「バカなこと言うな。
実果を景品みたいに扱えるかよ。
バスケの勝ち負けで決めるなんて、あいつだって絶対納得しない…」

俺が否定しかけたとき、

「実果だって、今のままじゃ俺もお前も選べない。
他にどうすりゃいいんだよ」

タケルが声を荒らげた。

逃げることしかできなかった俺と、俺の気持ちを信じられなかった実果。
そんな俺たちに振り回されるタケルは被害者以外の何者でもない。

「バスケの試合がかかってれば、お前だってこの間みたいに簡単に身を引いたりしないだろ。
俺だって、本気になったお前から実果を勝ち取らなきゃ、もう前に進めないんだよ」

───罪悪感と劣等感を抱えたまま付き合うのは限界だ。
さっきのタケルの言葉がよみがえる。

行き違いがあったとはいえ、実果を譲る形になってしまったことが、タケルのプライドをそんなに傷付けていたとは知らなかった。

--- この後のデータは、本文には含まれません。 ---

**src/inc/fcs_pkg.sv**
```systemverilog
// Package for the flash command sequencer: register map, command codes,
// mode encodings, field layouts and timing counts.
// Assumes a 32-bit APB slave at 10 MHz and a simple flash array port.
package fcs_pkg;

  // Register byte offsets (APB, one aligned word each)
  localparam logic [7:0] OFF_CMD_INDEX   = 8'h00;
  localparam logic [7:0] OFF_CMD_WORD    = 8'h04;
  localparam logic [7:0] OFF_STATUS      = 8'h08;
  localparam logic [7:0] OFF_MODE        = 8'h0C;
  localparam logic [7:0] OFF_PART_SEL    = 8'h10;
  localparam logic [7:0] OFF_ONCE_STATE  = 8'h14;

  // Status register field positions
  localparam int STS_COMMAND_COMPLETE_FLAG_BIT   = 7;
  localparam int STS_ACCESS_ERROR_FLAG_BIT = 5;
  localparam int STS_PROTECTION_VIOLATION_FLAG_BIT = 4;
  localparam int STS_MG1_BIT    = 1;
  localparam int STS_MG0_BIT    = 0;

  // Command codes
  localparam logic [7:0] CMD_ERVFY_ALL   = 8'h01;
  localparam logic [7:0] CMD_ERVFY_BLK   = 8'h02;
  localparam logic [7:0] CMD_ERVFY_PSEC  = 8'h03;
  localparam logic [7:0] CMD_READ_ONCE   = 8'h04;
  localparam logic [7:0] CMD_LOAD_FIELD  = 8'h05;
  localparam logic [7:0] CMD_PROG_P      = 8'h06;
  localparam logic [7:0] CMD_PROG_ONCE   = 8'h07;
  localparam logic [7:0] CMD_ERASE_ALL   = 8'h08;
  localparam logic [7:0] CMD_ERASE_PBLK  = 8'h09;
  localparam logic [7:0] CMD_ERASE_PSEC  = 8'h0A;
  localparam logic [7:0] CMD_UNSECURE    = 8'h0B;
  localparam logic [7:0] CMD_BACKDOOR    = 8'h0C;
  localparam logic [7:0] CMD_USER_MARGIN = 8'h0D;
  localparam logic [7:0] CMD_FIELD_MARG  = 8'h0E;
  localparam logic [7:0] CMD_FULL_PART   = 8'h0F;
  localparam logic [7:0] CMD_ERVFY_DSEC  = 8'h10;
  localparam logic [7:0] CMD_PROG_D      = 8'h11;
  localparam logic [7:0] CMD_ERASE_DSEC  = 8'h12;
  localparam logic [7:0] CMD_EEE_ENABLE  = 8'h13;
  localparam logic [7:0] CMD_EEE_DISABLE = 8'h14;
  localparam logic [7:0] CMD_EEE_QUERY   = 8'h15;
  localparam logic [7:0] CMD_PARTITION   = 8'h20;

  // Required final word index per command
  localparam logic [2:0] IDX_ERVFY_DSEC = 3'h2;
  localparam logic [2:0] IDX_PROG_ONCE  = 3'h5;
  localparam logic [2:0] IDX_ERASE_ALL  = 3'h0;

  // Program-once phrase index limit and count
  localparam logic [15:0] ONCE_IDX_MAX  = 16'h0007;
  localparam int          ONCE_PHRASES  = 8;

  // Partition size limits (largest legal selection)
  localparam logic [15:0] DFLASH_PARTITION_SIZE_MAX    = 16'h0080;
  localparam logic [15:0] BUFFER_RAM_PARTITION_SIZE_MAX    = 16'h0010;

  // Reset values
  localparam logic [2:0]  CMD_INDEX_RST = 3'h0;
  localparam logic [1:0]  MODE_RST      = 2'h0;
  localparam logic        SECURE_RST    = 1'b1;

  // Array operation time per step, in ns, and derived cycle count
  localparam int CLK_PERIOD_NS = 100;
  localparam int ARRAY_STEP_NS = 400;
  localparam int ARRAY_STEP_CYC =
    (ARRAY_STEP_NS + CLK_PERIOD_NS - 1) / CLK_PERIOD_NS;

  // Chip operating modes
  typedef enum logic [1:0] {
    FCS_MODE_NORMAL_SINGLE_CHIP,
    FCS_MODE_NORMAL_EXPANDED,
    FCS_MODE_SPECIAL_SINGLE_CHIP,
    FCS_MODE_SPECIAL_MODE_FULL
  } fcs_mode_t;

  // Request from sequencer to array driver
  typedef struct packed {
    logic        start;
    logic [7:0]  command_code;
    logic [22:0] address;
    logic [15:0] count;
  } fcs_array_req_t;

  // Verify result returned by the array driver
  typedef struct packed {
    logic done;
    logic any_error;
    logic uncorrectable;
    logic not_erased;
  } fcs_array_rsp_t;

endpackage : fcs_pkg

```
**src/rtl/fcs_mode_check.sv**
```systemverilog
// Command permission table by operating mode and security state.
// Assumes mode and security come from registered state on the same clock.
`timescale 1ns/10ps
module fcs_mode_check (
  // Command under test
  input  wire logic [7:0]        command_code,
  // Chip state
  input  wire fcs_pkg::fcs_mode_t mode,
  input  wire logic              secured,
  // Verdict
  output logic                   permitted
);

  logic ns_mode;
  logic special;

  assign ns_mode = (mode == fcs_pkg::FCS_MODE_NORMAL_SINGLE_CHIP);
  assign special = (mode == fcs_pkg::FCS_MODE_SPECIAL_SINGLE_CHIP) ||
                   (mode == fcs_pkg::FCS_MODE_SPECIAL_MODE_FULL);

  // Codes not listed fall to the default and are refused
  always_comb begin
    unique case (command_code)
      fcs_pkg::CMD_ERVFY_ALL, fcs_pkg::CMD_ERVFY_BLK,
      fcs_pkg::CMD_EEE_ENABLE, fcs_pkg::CMD_EEE_DISABLE,
      fcs_pkg::CMD_EEE_QUERY, fcs_pkg::CMD_PARTITION: begin
        permitted = 1'b1;
      end
      fcs_pkg::CMD_ERVFY_PSEC, fcs_pkg::CMD_READ_ONCE,
      fcs_pkg::CMD_LOAD_FIELD, fcs_pkg::CMD_PROG_P,
      fcs_pkg::CMD_PROG_ONCE, fcs_pkg::CMD_ERASE_PBLK,
      fcs_pkg::CMD_ERASE_PSEC, fcs_pkg::CMD_USER_MARGIN,
      fcs_pkg::CMD_ERVFY_DSEC, fcs_pkg::CMD_PROG_D,
      fcs_pkg::CMD_ERASE_DSEC: begin
        permitted = !secured || ns_mode;
      end
      fcs_pkg::CMD_ERASE_ALL, fcs_pkg::CMD_UNSECURE: begin
        permitted = special;
      end
      fcs_pkg::CMD_BACKDOOR: begin
        permitted = ns_mode;
      end
      fcs_pkg::CMD_FIELD_MARG, fcs_pkg::CMD_FULL_PART: begin
        permitted = special && !secured;
      end
      default: begin
        permitted = 1'b0;
      end
    endcase
  end

endmodule : fcs_mode_check

```
**src/rtl/fcs_array_timer.sv**
```systemverilog
// Step timer that paces array operations at the array step rate.
// Assumes start is a one-cycle pulse and steps counts whole operations.
`timescale 1ns/10ps
module fcs_array_timer (
  // Clock and reset
  input  wire logic        pclk,
  input  wire logic        presetn,
  // Control
  input  wire logic        start,
  input  wire logic [15:0] steps,
  // Progress
  output logic             step_tick,
  output logic             busy
);

  localparam logic [7:0] STEP_CYC = 8'(fcs_pkg::ARRAY_STEP_CYC);

  logic [7:0]  div_reg;
  logic [15:0] left_reg;

  // One tick per step; a zero count still runs one step
  always_ff @(posedge pclk or negedge presetn) begin
    if (!presetn) begin
      div_reg   <= 8'h00;
      left_reg  <= 16'h0000;
      busy      <= 1'b0;
      step_tick <= 1'b0;
    end else begin
      step_tick <= 1'b0;
      if (start) begin
        busy     <= 1'b1;
        div_reg  <= STEP_CYC - 8'h01;
        left_reg <= (steps == 16'h0000) ? 16'h0001 : steps;
      end else if (busy) begin
        if (div_reg == 8'h00) begin
          step_tick <= 1'b1;
          div_reg   <= STEP_CYC - 8'h01;
          left_reg  <= left_reg - 16'h0001;
          if (left_reg == 16'h0001) begin
            busy <= 1'b0;
          end
        end else begin
          div_reg <= div_reg - 8'h01;
        end
      end
    end
  end

endmodule : fcs_array_timer

```
**src/rtl/fcs_sequencer.sv**
```systemverilog
// Flash command sequencer: APB registers, launch checks, execution.
// Assumes the flash array reports verify results on array_rsp and that
// mode and security inputs come from the pin-level mode logic.
//
// Chosen here: the APB register port and the register addresses.
`timescale 1ns/10ps

module fcs_sequencer (
  // APB slave
  input  wire logic        pclk,
  input  wire logic        presetn,
  input  wire logic        psel,
  input  wire logic        penable,
  input  wire logic        pwrite,
  input  wire logic [7:0]  paddr,
  input  wire logic [31:0] pwdata,
  output logic [31:0]      prdata,
  output logic             pready,
  output logic             pslverr,
  // Chip mode pins (asynchronous)
  input  wire logic [1:0]  mode_pins,
  input  wire logic        secure_pin,
  // Flash array
  input  wire fcs_pkg::fcs_array_rsp_t array_rsp,
  output fcs_pkg::fcs_array_req_t      array_req,
  output logic             pblock0_read_invalid,
  output logic             secured_out
);

  typedef enum logic [1:0] {
    FCS_IDLE, FCS_RUN, FCS_VERIFY
  } fcs_state_t;

  fcs_state_t  state_reg;
  logic [2:0]  command_word_index_reg;
  logic [15:0] command_object_words_reg [0:5];
  logic        command_complete_flag_reg;
  logic        access_error_flag_reg;
  logic        verify_status_upper_reg;
  logic        verify_status_lower_reg;
  logic [15:0] dflash_partition_size_reg;
  logic [15:0] buffer_ram_partition_size_reg;
  logic [fcs_pkg::ONCE_PHRASES-1:0] once_done_reg;
  logic        load_field_active_reg;
  logic [1:0]  mode_meta_reg, mode_sync_reg;
  logic        sec_meta_reg, sec_sync_reg;
  logic        secure_release_reg;
  logic [7:0]  exec_code_reg;
  logic [2:0]  exec_phrase_reg;
  logic        exec_all_ones_reg;

  logic        wr_acc, rd_acc, launch;
  logic        permitted, mode_ok, launch_err;
  logic [7:0]  code;
  logic [15:0] phrase;
  logic        secured;
  logic        tmr_busy;
  fcs_pkg::fcs_mode_t mode;

  // APB access qualifiers; every access completes with no wait
  assign wr_acc = psel && penable && pwrite;
  assign rd_acc = psel && !penable && !pwrite;
  assign code   = command_object_words_reg[0][15:8];
  assign phrase = command_object_words_reg[1];
  assign mode   = fcs_pkg::fcs_mode_t'(mode_sync_reg);
  assign secured = sec_sync_reg && !secure_release_reg;

  // Writing one to the complete flag launches; ignored while busy
  assign launch = wr_acc && (paddr == fcs_pkg::OFF_STATUS) &&
                  pwdata[fcs_pkg::STS_COMMAND_COMPLETE_FLAG_BIT] &&
                  command_complete_flag_reg;

  // Mode pins cross into the bus clock through two flops
  always_ff @(posedge pclk or negedge presetn) begin
    if (!presetn) begin
      mode_meta_reg <= fcs_pkg::MODE_RST;
      mode_sync_reg <= fcs_pkg::MODE_RST;
      sec_meta_reg  <= fcs_pkg::SECURE_RST;
      sec_sync_reg  <= fcs_pkg::SECURE_RST;
    end else begin
      mode_meta_reg <= mode_pins;
      mode_sync_reg <= mode_meta_reg;
      sec_meta_reg  <= secure_pin;
      sec_sync_reg  <= sec_meta_reg;
    end
  end

  fcs_mode_check u_mode_check (
    .command_code (code),
    .mode         (mode),
    .secured      (secured),
    .permitted    (mode_ok)
  );

  assign permitted = mode_ok;

  // Launch checks per command; any failure means no execution
  always_comb begin
    launch_err = !permitted;
    unique case (code)
      fcs_pkg::CMD_ERVFY_DSEC: begin
        if (command_word_index_reg != fcs_pkg::IDX_ERVFY_DSEC) begin
          launch_err = 1'b1;
        end
      end
      fcs_pkg::CMD_PROG_ONCE: begin
        if (command_word_index_reg != fcs_pkg::IDX_PROG_ONCE) begin
          launch_err = 1'b1;
        end
        if (load_field_active_reg) begin
          launch_err = 1'b1;
        end
        if (phrase > fcs_pkg::ONCE_IDX_MAX) begin
          launch_err = 1'b1;
        end else if (once_done_reg[phrase[2:0]]) begin
          launch_err = 1'b1;
        end
      end
      fcs_pkg::CMD_ERASE_ALL: begin
        if (command_word_index_reg != fcs_pkg::IDX_ERASE_ALL) begin
          launch_err = 1'b1;
        end
      end
      fcs_pkg::CMD_PARTITION, fcs_pkg::CMD_FULL_PART: begin
        if (dflash_partition_size_reg > fcs_pkg::DFLASH_PARTITION_SIZE_MAX ||
            buffer_ram_partition_size_reg > fcs_pkg::BUFFER_RAM_PARTITION_SIZE_MAX) begin
          launch_err = 1'b1;
        end
      end
      default: begin
        launch_err = launch_err;
      end
    endcase
  end

  // Command word index and command words written by software
  always_ff @(posedge pclk or negedge presetn) begin
    if (!presetn) begin
      command_word_index_reg <= fcs_pkg::CMD_INDEX_RST;
      for (int i = 0; i < 6; i++) begin
        command_object_words_reg[i] <= 16'h0000;
      end
    end else if (wr_acc && command_complete_flag_reg) begin
      // Writes during execution are dropped to protect the running command
      if (paddr == fcs_pkg::OFF_CMD_INDEX) begin
        command_word_index_reg <= pwdata[2:0];
      end else if (paddr == fcs_pkg::OFF_CMD_WORD &&
                   command_word_index_reg < 3'h6) begin
        command_object_words_reg[command_word_index_reg] <=
          pwdata[15:0];
      end
    end
  end

  // Partition size selections
  always_ff @(posedge pclk or negedge presetn) begin
    if (!presetn) begin
      dflash_partition_size_reg     <= 16'h0000;
      buffer_ram_partition_size_reg <= 16'h0000;
    end else if (wr_acc && paddr == fcs_pkg::OFF_PART_SEL &&
                 command_complete_flag_reg) begin
      dflash_partition_size_reg     <= pwdata[15:0];
      buffer_ram_partition_size_reg <= pwdata[31:16];
    end
  end

  // Sequencer state, complete flag and execution bookkeeping
  always_ff @(posedge pclk or negedge presetn) begin
    if (!presetn) begin
      state_reg                 <= FCS_IDLE;
      command_complete_flag_reg <= 1'b1;
      exec_code_reg             <= 8'h00;
      exec_phrase_reg           <= 3'h0;
      exec_all_ones_reg         <= 1'b0;
    end else begin
      unique case (state_reg)
        FCS_IDLE: begin
          if (launch && !launch_err) begin
            state_reg                 <= FCS_RUN;
            command_complete_flag_reg <= 1'b0;
            exec_code_reg             <= code;
            exec_phrase_reg           <= phrase[2:0];
            exec_all_ones_reg         <=
              (command_object_words_reg[2] == 16'hFFFF) &&
              (command_object_words_reg[3] == 16'hFFFF) &&
              (command_object_words_reg[4] == 16'hFFFF) &&
              (command_object_words_reg[5] == 16'hFFFF);
          end
        end
        FCS_RUN: begin
          if (!tmr_busy && !array_req.start) begin
            state_reg <= FCS_VERIFY;
          end
        end
        FCS_VERIFY: begin
          if (array_rsp.done) begin
            state_reg                 <= FCS_IDLE;
            command_complete_flag_reg <= 1'b1;
          end
        end
        default: begin
          state_reg <= FCS_IDLE;
        end
      endcase
    end
  end

  // Array request; nothing is issued for a refused launch
  always_ff @(posedge pclk or negedge presetn) begin
    if (!presetn) begin
      array_req <= '0;
    end else begin
      array_req.start <= launch && !launch_err;
      if (launch && !launch_err) begin
        array_req.command_code <= code;
        array_req.address <= {command_object_words_reg[0][6:0],
                              command_object_words_reg[1]};
        array_req.count <= (code == fcs_pkg::CMD_ERVFY_DSEC) ?
          command_object_words_reg[2] : 16'h0001;
      end
    end
  end

  fcs_array_timer u_timer (
    .pclk      (pclk),
    .presetn   (presetn),
    .start     (array_req.start),
    .steps     (array_req.count),
    .step_tick (), // Run end is taken from busy, so step pulses go unused
    .busy      (tmr_busy)
  );

  // Error flags; a new event wins over a software clear in the same cycle
  always_ff @(posedge pclk or negedge presetn) begin
    if (!presetn) begin
      access_error_flag_reg   <= 1'b0;
      verify_status_upper_reg <= 1'b0;
      verify_status_lower_reg <= 1'b0;
    end else begin
      if (launch) begin
        verify_status_upper_reg <= 1'b0;
        verify_status_lower_reg <= 1'b0;
      end
      if (wr_acc && paddr == fcs_pkg::OFF_STATUS &&
          pwdata[fcs_pkg::STS_ACCESS_ERROR_FLAG_BIT]) begin
        access_error_flag_reg <= 1'b0;
      end
      if (launch && launch_err) begin
        access_error_flag_reg <= 1'b1;
      end
      if (state_reg == FCS_VERIFY && array_rsp.done) begin
        verify_status_upper_reg <= array_rsp.any_error;
        verify_status_lower_reg <= array_rsp.uncorrectable;
      end
    end
  end

  // Phrase bookkeeping, load-field tracking and security release
  always_ff @(posedge pclk or negedge presetn) begin
    if (!presetn) begin
      once_done_reg         <= '0;
      load_field_active_reg <= 1'b0;
      secure_release_reg    <= 1'b0;
    end else begin
      if (wr_acc && paddr == fcs_pkg::OFF_ONCE_STATE &&
          command_complete_flag_reg) begin
        load_field_active_reg <= pwdata[0];
      end
      if (state_reg == FCS_VERIFY && array_rsp.done) begin
        if (exec_code_reg == fcs_pkg::CMD_PROG_ONCE &&
            !exec_all_ones_reg) begin
          once_done_reg[exec_phrase_reg] <= 1'b1;
        end
        if (exec_code_reg == fcs_pkg::CMD_ERASE_ALL) begin
          once_done_reg <= '0;
          if (!array_rsp.not_erased) begin
            secure_release_reg <= 1'b1;
          end
        end
      end
    end
  end

  // Block 0 reads are poisoned while a program-once executes
  always_ff @(posedge pclk or negedge presetn) begin
    if (!presetn) begin
      pblock0_read_invalid <= 1'b0;
      secured_out          <= 1'b1;
    end else begin
      pblock0_read_invalid <= (state_reg != FCS_IDLE) &&
        (exec_code_reg == fcs_pkg::CMD_PROG_ONCE);
      secured_out <= secured;
    end
  end

  // APB read data registered in setup, answered in access with no wait
  always_ff @(posedge pclk or negedge presetn) begin
    if (!presetn) begin
      prdata  <= 32'h0000_0000;
      pready  <= 1'b0;
      pslverr <= 1'b0;
    end else begin
      pready  <= psel && !penable;
      pslverr <= psel && !penable && (paddr > fcs_pkg::OFF_ONCE_STATE ||
                 paddr[1:0] != 2'h0);
      if (rd_acc) begin
        unique case (paddr)
          fcs_pkg::OFF_CMD_INDEX:
            prdata <= {29'h0, command_word_index_reg};
          fcs_pkg::OFF_CMD_WORD:
            prdata <= (command_word_index_reg < 3'h6) ?
              {16'h0, command_object_words_reg[command_word_index_reg]} :
              32'h0000_0000;
          fcs_pkg::OFF_STATUS:
            prdata <= {24'h0, command_complete_flag_reg, 1'b0,
                       access_error_flag_reg, 2'h0, 1'b0,
                       verify_status_upper_reg, verify_status_lower_reg};
          fcs_pkg::OFF_MODE:
            prdata <= {29'h0, secured, mode_sync_reg};
          fcs_pkg::OFF_PART_SEL:
            prdata <= {buffer_ram_partition_size_reg,
                       dflash_partition_size_reg};
          fcs_pkg::OFF_ONCE_STATE:
            prdata <= {23'h0, once_done_reg, load_field_active_reg};
          default:
            prdata <= 32'h0000_0000;
        endcase
      end
    end
  end

  // A refused launch raises the error flag on the next edge
  AST_ERR_ON_REFUSE: assert property (@(posedge pclk) disable iff (!presetn)
    launch && launch_err |=> access_error_flag_reg)
    else $error("refused launch did not set access error");

  // A refused launch never reaches the array
  AST_NO_EXEC_ON_ERR: assert property (@(posedge pclk) disable iff (!presetn)
    launch && launch_err |=> !array_req.start)
    else $error("refused launch started the array");

  // Accepted launch clears the complete flag and starts the array
  AST_LAUNCH_CLEARS: assert property (@(posedge pclk) disable iff (!presetn)
    launch && !launch_err |=> !command_complete_flag_reg && array_req.start)
    else $error("accepted launch did not start");

  // Section verify with wrong index is refused
  AST_DSEC_INDEX: assert property (@(posedge pclk) disable iff (!presetn)
    launch && code == fcs_pkg::CMD_ERVFY_DSEC &&
    command_word_index_reg != fcs_pkg::IDX_ERVFY_DSEC |-> launch_err)
    else $error("section verify index not checked");

  // Program-once index out of range is refused
  AST_ONCE_RANGE: assert property (@(posedge pclk) disable iff (!presetn)
    launch && code == fcs_pkg::CMD_PROG_ONCE &&
    phrase > fcs_pkg::ONCE_IDX_MAX |=> access_error_flag_reg)
    else $error("phrase index not checked");

  // Block 0 reads flagged invalid while program-once runs
  AST_BLK0_INVALID: assert property (@(posedge pclk) disable iff (!presetn)
    state_reg == FCS_RUN && exec_code_reg == fcs_pkg::CMD_PROG_ONCE
    |=> pblock0_read_invalid)
    else $error("block 0 not poisoned");

  // Complete flag stays low until the verify step reports done
  AST_COMMAND_COMPLETE_FLAG_HOLD: assert property (@(posedge pclk) disable iff (!presetn)
    !command_complete_flag_reg && !(state_reg == FCS_VERIFY &&
    array_rsp.done) |=> !command_complete_flag_reg)
    else $error("complete flag rose early");

  // Security is released only by a passing erase-all
  AST_SEC_RELEASE: assert property (@(posedge pclk) disable iff (!presetn)
    $rose(secure_release_reg) |-> $past(exec_code_reg) ==
    fcs_pkg::CMD_ERASE_ALL && !$past(array_rsp.not_erased))
    else $error("security released without erase-all");

endmodule : fcs_sequencer

```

普段お調子者のように振る舞っているタケルの本音を初めて聞いたような気がした。

「もちろん賭けてるなんて実果には言わないし、どんな結果になっても恨みっこなしだ。
だから頼む、俺と本気で勝負してくれよ」

そう言って頭を下げるタケルに、俺は言葉を失う。

タケルと実果を賭けて競い合うなんて、そんなバカな話があるかよ。
だけど目の前のタケルは必死で、何を言っても無駄なのは明らかだ。

ゆっくりと眠っている実果に目をやる。
いくら悩んでも、俺には頷く以外の選択肢は見つからなかった。